BRUTE FORCE:  This method takes the existing grid of adjacent maps
and creates a completely new grid of maps whose centers are at
the CORNERS of the original grid of maps.  The process uses MAPFIX and
the alt-IMPORT command to import streets from adjacent maps into each of
these new maps.  This covers the corners of the original grid, but you
still have no overlap at the top and bottom centers of the original
grids.  This requires yet another grid offset by 1/2 mile up and down.
This process will result in trippling the original number of maps...

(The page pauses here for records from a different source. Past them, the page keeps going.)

===== config.mk =====
export PLATFORM = sky130hd
export DESIGN_NAME = scc_cost_unit
export DESIGN_NICKNAME = d
export VERILOG_FILES = /design/src/rtl/core/scc_pkg.sv /design/src/rtl/core/scc_cost_unit.sv
export SDC_FILE = /design/constraint.sdc
export NUM_CORES = 1
export LEC_CHECK = 0
export BUFFER_PORTS_ARGS = -buffer_cell sky130_fd_sc_hd__clkbuf_2
export CAP_MARGIN = 40
export CORE_MARGIN = 2
export CORE_UTILIZATION = 58
export DETAILED_ROUTE_END_ITERATION = 6
export PLACE_DENSITY_LB_ADDON = 0.25
export SLEW_MARGIN = 20
export SYNTH_ARGS = -nofsm -noshare
export SYNTH_HDL_FRONTEND = slang
export SYNTH_SLANG_ARGS = --single-unit

===== constraint.sdc =====
create_clock -name vclk -period 21.9
set_input_delay 4.38 -clock vclk [all_inputs]
set_output_delay 4.38 -clock vclk [all_outputs]
set_load 0.03 [all_outputs]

JOINING SMALLER MAPS:  This method looks for adjacent maps that are
relatively small 700 to 1500 points that can be combined with others 
and still stay below the 3000 limit.  Look for low desnity areas that
can be combined to make a larger maps.  Similarly, take dense towns and 
make a new smaller map right at the center.  Use the MAPFIX TASK-IMPORT 
and TASK-TRIM commands.

OVERLAING INTO A BIGGERMAP:  Always extract all streets for an area.
Although this gives you LOTS of maps, at least you have the data.  After
you have all the small maps, then make the larger 8 mile maps by 
selectively using the TASK-OVERLAY command to show you where all the
roads are.  THen simply use the EDIT-NEW command to sketch over the
important roads and add them to the 8 mile map.  You could also do a
TASK-IMPORT of just the color 10, 12 and 4 roads, but you will get a
LOT more points than are needed at this scale.  Removing those redundant
points will take as log as just drawing them in the first place.
    
    Look for winding roads or long straight ones that locals will 
recognize.  Draw in only the detail needed at this scale.  Do not try
to get EVERY point, just a good approximation of these thoroughfares, 
since this larger map will only be visible at the larger scale.  The 
exact detail will appear as the user zooms in.  Only a few of these 
thoroughfares are needed to give the user the  visual structure of 
sub-divisions and known landmarks.

     All of these methods use either the IMPORT or the OVERLAY feature
of MAPFIX.  Actually these two commands are really the same routine.
The IMPORT brings points INTO the current map under construction, 
whereas the OVERLAY only draws them on the existing screen so you can 
SEE the points temporarily.  This is so you can add more features to
your working map by drawing over selected features in the OVERLAYED
map (without having to IMPORT them ALL).  Once you have given the file 
name for either command, you can re-use the same map over and over again
with a single keystroke.  This is particularly valuable with the Overlay 
command.  To control the points that you want to IMPORT, the WHITE box 
representing the map CENTER and RANGE is a very powerful tool.  The 
IMPORT function will ONLY import points that will fit INSIDE the white 
BOX where ever it is.  You may move the box edges around anywhere you 
want with the CHANGE-CENTER and CHANGE-RANGE command.

     When IMPORTING adjacent maps where there is significant overlap, 
use this technique:

1) Load the first map
2) TASK-OVERLAY the next map to see where it is going to fall
3) use the CHANGE-CENTER and CHANGE-RANGE to move the white box so that 
   one of its edges makes a clean line just inside the existing map edge
4) Now hit TASK-IMPORT and the second map comes in just up to the white
   line with minimal overlap.  Now there will only be a few streets that
   duplicate and they can be removed using the FIND and DELETE commands.
   

SUMMARY:  Once you have finished generating your original 100k map grid,
and can see the general density of the streets throughout the city or
town, you can use the above techniques to build your maps into a seamless
system of maps that in most cases is transparent to the user.  This 
probably takes as long or longer than the original MK100k process, but
it is ESSENTIAL for user satisfaction.